Please discuss the differences between the two modeling techniques and provide justification for the changes.

SRXB-RAI-7 As this is the first plant-specific application of this NRC-approved Small Break Loss of Coolant Accident (SBLOCA) method and for the staff to gain a better understanding of the SBLOCA phenomena for the transition break (3.79-inch diameter break) case, please provide the following six plots for the transition break that were provided for the limiting break (3.78-inch diameter break):

Figure 4-3: Primary and Secondary System Pressure Figure 4-6: Loop Seal Void Fraction Figure 4-9: Inner and Outer Core Collapsed Liquid Level Figure 4-19: Integrated Break Flow and ECCS Flow Figure 4-21: Hot Assembly Mixture Level Figure 4-22: Peak Cladding Temperature at PCT Location SRXB-RAI-8

As this is the first plant-specific application of this NRC-approved SBLOCA method and for the staff to gain a better understanding of the Reactor Coolant Pump (RCP) Trip Sensitivity Studies, please provide additional discussion of the following:

a. Describe the process that was used to determine the limiting break for these cold and hot leg break RCP trip sensitivity studies and please provide the breaks that were analyzed along with their associated peak cladding temperature (PCT) results.
b. Were the intact loop seals biased to promote the broken loop clearing, as was in the base break spectrum analysis? If the sensitivity studies did bias the intact loop seals, how was the transition break determined for the cold and hot leg break RCP trip sensitivity studies?
c. For the case assuming the relaxation in Appendix K assumptions, what cold and hot leg breaks were rerun to find out the maximum delay time for the operator action?
d. The results of the RCP trip sensitivity studies for the cold leg and hot leg breaks conclude that there is at least 2 minutes for the operators to trip the RCPs after the loss of subcooling margin in the cold leg pump suction and there would be additional time if there was some relaxation in the Appendix K requirements. Please elaborate on how the plants Emergency Operating Procedures (EOPs) are supported by these conclusions.

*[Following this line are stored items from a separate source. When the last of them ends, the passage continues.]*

$ cat src/four_stage_biquad_cascade_top.sv
// ----------------------------------------------------------------------------
// four_stage_biquad_cascade_top - mono four-stage biquad cascade
// Averages left/right to mono and runs four configurable DF2 biquads
// through one shared multiplier under a microcoded sequencer.
// ----------------------------------------------------------------------------
//
//  channel | direction | handshake          | payload
//  --------+-----------+--------------------+-------------------------------
//  req     | in        | tvalid / tready    | tdata: sample_left, sample_right
//  rsp     | out       | tvalid / tready    | tdata: filtered_sample
//  csr     | in        | wr_en (no wait)    | index, wdata
//
//  Sequence: a transaction is accepted, then each enabled stage runs the full
//  microprogram and each bypassed stage jumps to the bypass step; the pace is
//  set by the single multiplier (five products per stage, each registered before accumulation).
//  Reset: synchronous; coefficient registers return to b0 = 1.0, delays clear.
//  Stalls: input is taken only while the sequencer is idle; a result waits in
//  the output register while the next transaction is accepted. The final
//  stage holds if the previous result has not yet been taken.
//
module four_stage_biquad_cascade_top #(
   parameter int SAMPLE_BITS    = 24,
   parameter int COEF_FRAC_BITS = 18,
   parameter int DELAY_BITS     = 32,
   localparam int COEF_BITS     = COEF_FRAC_BITS + 2,
   localparam int FWD_W         = 3 * COEF_BITS + 1,
   localparam int REQ_W         = ((2 * SAMPLE_BITS + 7) / 8) * 8,
   localparam int RSP_W         = ((SAMPLE_BITS + 7) / 8) * 8
) (
   input  logic                          clock,
   input  logic                          reset,
   // req stream
   input  logic                          req_tvalid,
   output logic                          req_tready,
   input  logic [REQ_W-1:0]              req_tdata,  // sample_left, sample_right
   // rsp stream
   output logic                          rsp_tvalid,
   input  logic                          rsp_tready,
   output logic [RSP_W-1:0]              rsp_tdata,  // filtered_sample
   // configuration writes
   input  logic                          csr_wr_en,
   input  logic [bqc_pkg::CSR_IDX_W-1:0] csr_index,
   input  logic [FWD_W-1:0]              csr_wdata
);

   localparam int BACK_W  = 2 * COEF_BITS;
   localparam int PROD_W  = COEF_BITS + DELAY_BITS;
   localparam int BASE_W  = (SAMPLE_BITS + COEF_FRAC_BITS > PROD_W) ?
                            SAMPLE_BITS + COEF_FRAC_BITS : PROD_W;
   localparam int ACC_W   = BASE_W + 3;
   localparam int Q_W     = ACC_W - COEF_FRAC_BITS;

   localparam logic [FWD_W-1:0] FWD_RESET =
      {{(FWD_W-COEF_FRAC_BITS-1){1'b0}}, 1'b1, {COEF_FRAC_BITS{1'b0}}};
   localparam logic signed [ACC_W-1:0] HALF =
      {{(ACC_W-COEF_FRAC_BITS){1'b0}}, 1'b1, {(COEF_FRAC_BITS-1){1'b0}}};
   localparam logic signed [Q_W-1:0] D_MAX =
      {{(Q_W-DELAY_BITS+1){1'b0}}, {(DELAY_BITS-1){1'b1}}};
   localparam logic signed [Q_W-1:0] D_MIN =
      {{(Q_W-DELAY_BITS+1){1'b1}}, {(DELAY_BITS-1){1'b0}}};
   localparam logic signed [Q_W-1:0] S_MAX =
      {{(Q_W-SAMPLE_BITS+1){1'b0}}, {(SAMPLE_BITS-1){1'b1}}};
   localparam logic signed [Q_W-1:0] S_MIN =
      {{(Q_W-SAMPLE_BITS+1){1'b1}}, {(SAMPLE_BITS-1){1'b0}}};
   localparam logic [bqc_pkg::STAGE_W-1:0] LAST_STAGE =
      bqc_pkg::STAGE_W'(bqc_pkg::NUM_STAGES - 1);

   // Configuration and filter state
   logic [FWD_W-1:0]             fwd_ff [bqc_pkg::NUM_STAGES];
   logic [BACK_W-1:0]            back_ff [bqc_pkg::NUM_STAGES];
   logic signed [DELAY_BITS-1:0] d1_ff [bqc_pkg::NUM_STAGES];
   logic signed [DELAY_BITS-1:0] d2_ff [bqc_pkg::NUM_STAGES];

   // Sequencer and datapath registers
   bqc_pkg::seq_state_type        state_ff, state_in;
   logic [bqc_pkg::STEP_W-1:0]    step_ff, step_in;
   logic [bqc_pkg::STAGE_W-1:0]   stage_ff, stage_in;
   logic signed [SAMPLE_BITS-1:0] x_ff, x_in;
   logic signed [DELAY_BITS-1:0]  w_ff, w_in;
   logic signed [PROD_W-1:0]      prod_ff, prod_in;
   logic signed [ACC_W-1:0]       acc_ff, acc_in;
   logic                          rsp_valid_ff, rsp_valid_in;
   logic signed [SAMPLE_BITS-1:0] rsp_data_ff, rsp_data_in;

   bqc_pkg::ctrl_word_type        cw;
   logic                          stage_on;
   logic                          last_stage;
   logic                          stall;
   logic                          advance;
   logic                          req_xfer;
   logic signed [SAMPLE_BITS:0]   lr_sum;
   logic signed [SAMPLE_BITS-1:0] mono;
   logic signed [COEF_BITS-1:0]   coef_opnd;
   logic signed [DELAY_BITS-1:0]  data_opnd;
   logic signed [ACC_W-1:0]       prod_ext;
   logic signed [Q_W-1:0]         acc_q;
   logic signed [DELAY_BITS-1:0]  w_sat;
   logic signed [SAMPLE_BITS-1:0] y_sat;
   logic signed [SAMPLE_BITS-1:0] stage_out;

   // Configuration register writes
   always_ff @(posedge clock) begin
      if (reset) begin
         for (int i = 0; i < bqc_pkg::NUM_STAGES; i++) begin
            fwd_ff[i]  <= FWD_RESET;
            back_ff[i] <= '0;
         end
      end else if (csr_wr_en) begin
         if (csr_index[0] == bqc_pkg::REG_KIND_FORWARD) begin
            fwd_ff[csr_index[bqc_pkg::CSR_IDX_W-1:1]] <= csr_wdata;
         end else begin
            back_ff[csr_index[bqc_pkg::CSR_IDX_W-1:1]] <= csr_wdata[BACK_W-1:0];
         end
      end
   end

   // Decode current microword and stage status
   assign cw         = bqc_pkg::ucode(step_ff);
   assign stage_on   = fwd_ff[stage_ff][3*COEF_BITS];
   assign last_stage = (stage_ff == LAST_STAGE);
   assign stall      = cw.end_stage && last_stage && rsp_valid_ff && !rsp_tready;
   assign advance    = (state_ff == bqc_pkg::SEQ_RUN) && !stall;
   assign req_tready = (state_ff == bqc_pkg::SEQ_IDLE);
   assign req_xfer   = req_tvalid && req_tready;

   // Mono average, floor of (left + right) / 2
   assign lr_sum = {req_tdata[SAMPLE_BITS-1], req_tdata[SAMPLE_BITS-1:0]}
                 + {req_tdata[2*SAMPLE_BITS-1], req_tdata[2*SAMPLE_BITS-1:SAMPLE_BITS]};
   assign mono   = lr_sum[SAMPLE_BITS:1];

   // Shared multiplier operand selection
   always_comb begin
      case (cw.coef_sel)
         bqc_pkg::COEF_A1: coef_opnd = back_ff[stage_ff][0 +: COEF_BITS];
         bqc_pkg::COEF_A2: coef_opnd = back_ff[stage_ff][COEF_BITS +: COEF_BITS];
         bqc_pkg::COEF_B0: coef_opnd = fwd_ff[stage_ff][0 +: COEF_BITS];
         bqc_pkg::COEF_B1: coef_opnd = fwd_ff[stage_ff][COEF_BITS +: COEF_BITS];
         bqc_pkg::COEF_B2: coef_opnd = fwd_ff[stage_ff][2*COEF_BITS +: COEF_BITS];
         default:          coef_opnd = '0;
      endcase
      case (cw.opnd_sel)
         bqc_pkg::OPND_D1: data_opnd = d1_ff[stage_ff];
         bqc_pkg::OPND_D2: data_opnd = d2_ff[stage_ff];
         bqc_pkg::OPND_W:  data_opnd = w_ff;
         default:          data_opnd = '0;
      endcase
   end

   assign prod_in  = coef_opnd * data_opnd;
   assign prod_ext = {{(ACC_W-PROD_W){prod_ff[PROD_W-1]}}, prod_ff};

   // Round-half-up result is the floor of (acc + half) / 2^F; half is preloaded
   assign acc_q = acc_ff[ACC_W-1:COEF_FRAC_BITS];
   assign w_sat = (acc_q > D_MAX) ? D_MAX[DELAY_BITS-1:0] :
                  (acc_q < D_MIN) ? D_MIN[DELAY_BITS-1:0] : acc_q[DELAY_BITS-1:0];
   assign y_sat = (acc_q > S_MAX) ? S_MAX[SAMPLE_BITS-1:0] :
                  (acc_q < S_MIN) ? S_MIN[SAMPLE_BITS-1:0] : acc_q[SAMPLE_BITS-1:0];
   assign stage_out = cw.latch_y ? y_sat : x_ff;

   // Sequencer next state, datapath next values
   always_comb begin
      state_in     = state_ff;
      step_in      = step_ff;
      stage_in     = stage_ff;
      x_in         = x_ff;
      w_in         = w_ff;
      acc_in       = acc_ff;
      rsp_valid_in = rsp_valid_ff && !rsp_tready;
      rsp_data_in  = rsp_data_ff;
      case (state_ff)
         bqc_pkg::SEQ_IDLE: begin
            if (req_xfer) begin
               x_in     = mono;
               step_in  = bqc_pkg::STEP_FB_A1;
               stage_in = '0;
               state_in = bqc_pkg::SEQ_RUN;
            end
         end
         bqc_pkg::SEQ_RUN: begin
            if (advance) begin
               case (cw.acc_op)
                  bqc_pkg::ACC_LOAD_X: acc_in =
                     {{(ACC_W-SAMPLE_BITS-COEF_FRAC_BITS){x_ff[SAMPLE_BITS-1]}},
                      x_ff, {COEF_FRAC_BITS{1'b0}}} + HALF;
                  bqc_pkg::ACC_LOAD_HALF: acc_in = HALF;
                  bqc_pkg::ACC_ADD:       acc_in = acc_ff + prod_ext;
                  bqc_pkg::ACC_SUB:       acc_in = acc_ff - prod_ext;
                  default:                acc_in = acc_ff;
               endcase
               if (cw.latch_w) begin
                  w_in = w_sat;
               end
               if (cw.latch_y) begin
                  x_in = y_sat;
               end
               if (cw.end_stage) begin
                  step_in  = bqc_pkg::STEP_FB_A1;
                  stage_in = stage_ff + 1'b1;
                  if (last_stage) begin
                     state_in     = bqc_pkg::SEQ_IDLE;
                     rsp_valid_in = 1'b1;
                     rsp_data_in  = stage_out;
                  end
               end else if (cw.skip_if_off && !stage_on) begin
                  step_in = bqc_pkg::STEP_BYPASS;
               end else begin
                  step_in = step_ff + 1'b1;
               end
            end
         end
         default: begin
            state_in = bqc_pkg::SEQ_IDLE;
         end
      endcase
   end

   // Sequencer control registers
   always_ff @(posedge clock) begin
      if (reset) begin
         state_ff     <= bqc_pkg::SEQ_IDLE;
         step_ff      <= bqc_pkg::STEP_FB_A1;
         stage_ff     <= '0;
         rsp_valid_ff <= 1'b0;
      end else begin
         state_ff     <= state_in;
         step_ff      <= step_in;
         stage_ff     <= stage_in;
         rsp_valid_ff <= rsp_valid_in;
      end
   end

   // Datapath registers
   always_ff @(posedge clock) begin
      x_ff        <= x_in;
      w_ff        <= w_in;
      acc_ff      <= acc_in;
      rsp_data_ff <= rsp_data_in;
      if (advance && cw.mul_en) begin
         prod_ff <= prod_in;
      end
   end

   // Delay line update at the end of an enabled stage
   always_ff @(posedge clock) begin
      if (reset) begin
         for (int i = 0; i < bqc_pkg::NUM_STAGES; i++) begin
            d1_ff[i] <= '0;
            d2_ff[i] <= '0;
         end
      end else if (advance && cw.latch_y) begin
         d1_ff[stage_ff] <= w_ff;
         d2_ff[stage_ff] <= d1_ff[stage_ff];
      end
   end

   assign rsp_tvalid = rsp_valid_ff;
   assign rsp_tdata  = {{(RSP_W-SAMPLE_BITS){1'b0}}, rsp_data_ff};

   // A new result appears only as the sequencer finishes a run
   assert property (@(posedge clock) disable iff (reset)
      $rose(rsp_valid_ff) |-> $past(state_ff == bqc_pkg::SEQ_RUN))
      else $error("result raised without a finishing run");

   // Program counter stays within the microprogram
   assert property (@(posedge clock) disable iff (reset)
      (state_ff == bqc_pkg::SEQ_RUN) |-> (step_ff <= bqc_pkg::STEP_BYPASS))
      else $error("step counter outside program");

   // Idle sequencer sits at the program start on stage zero
   assert property (@(posedge clock) disable iff (reset)
      (state_ff == bqc_pkg::SEQ_IDLE) |-> (step_ff == bqc_pkg::STEP_FB_A1 &&
                                           stage_ff == '0))
      else $error("idle sequencer not at program start");

   // A stall at the output freezes the sequencer
   assert property (@(posedge clock) disable iff (reset)
      (state_ff == bqc_pkg::SEQ_RUN && stall) |=>
         ($stable(step_ff) && $stable(stage_ff) && state_ff == bqc_pkg::SEQ_RUN))
      else $error("sequencer moved during output stall");

endmodule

SRXB-RAI-9 Please provide additional information regarding the evaluation of the Zirc-4 cladding:

a. Please identify which break sizes were rerun and provide their associated PCTs. Also, please provide the PCT vs. time plot for the limiting case.
b. Did the evaluation include the different RODEX2 input for Zirc-4 and were the correction factors applied for thermal conductivity degradation (TCD)?
c. The application states that the PCT penalty will be applied until Zirc-4 is no longer limiting. How will this transition be identified and controlled?

SRXB-RAI-10 of the LAR does not include discussion regarding the implementation of Supplement 1 to EMF-92-116. Please confirm that the TCD correction factors were applied to the RODEX2 results for input into the SBLOCA analysis.

SRXB-RAI-11 The most recent MPS2 SBLOCA 50.46 PCT rackup sheet (ADAMS Accession Number:

ML15188A346) contains a number of ECCS model assessments. Was this SBLOCA analysis completed with a version of S-RELAP5 that contains modeling updates that incorporated these assessments? Were any of the modeling updates different than the corrections described in their associated 50.46 reports?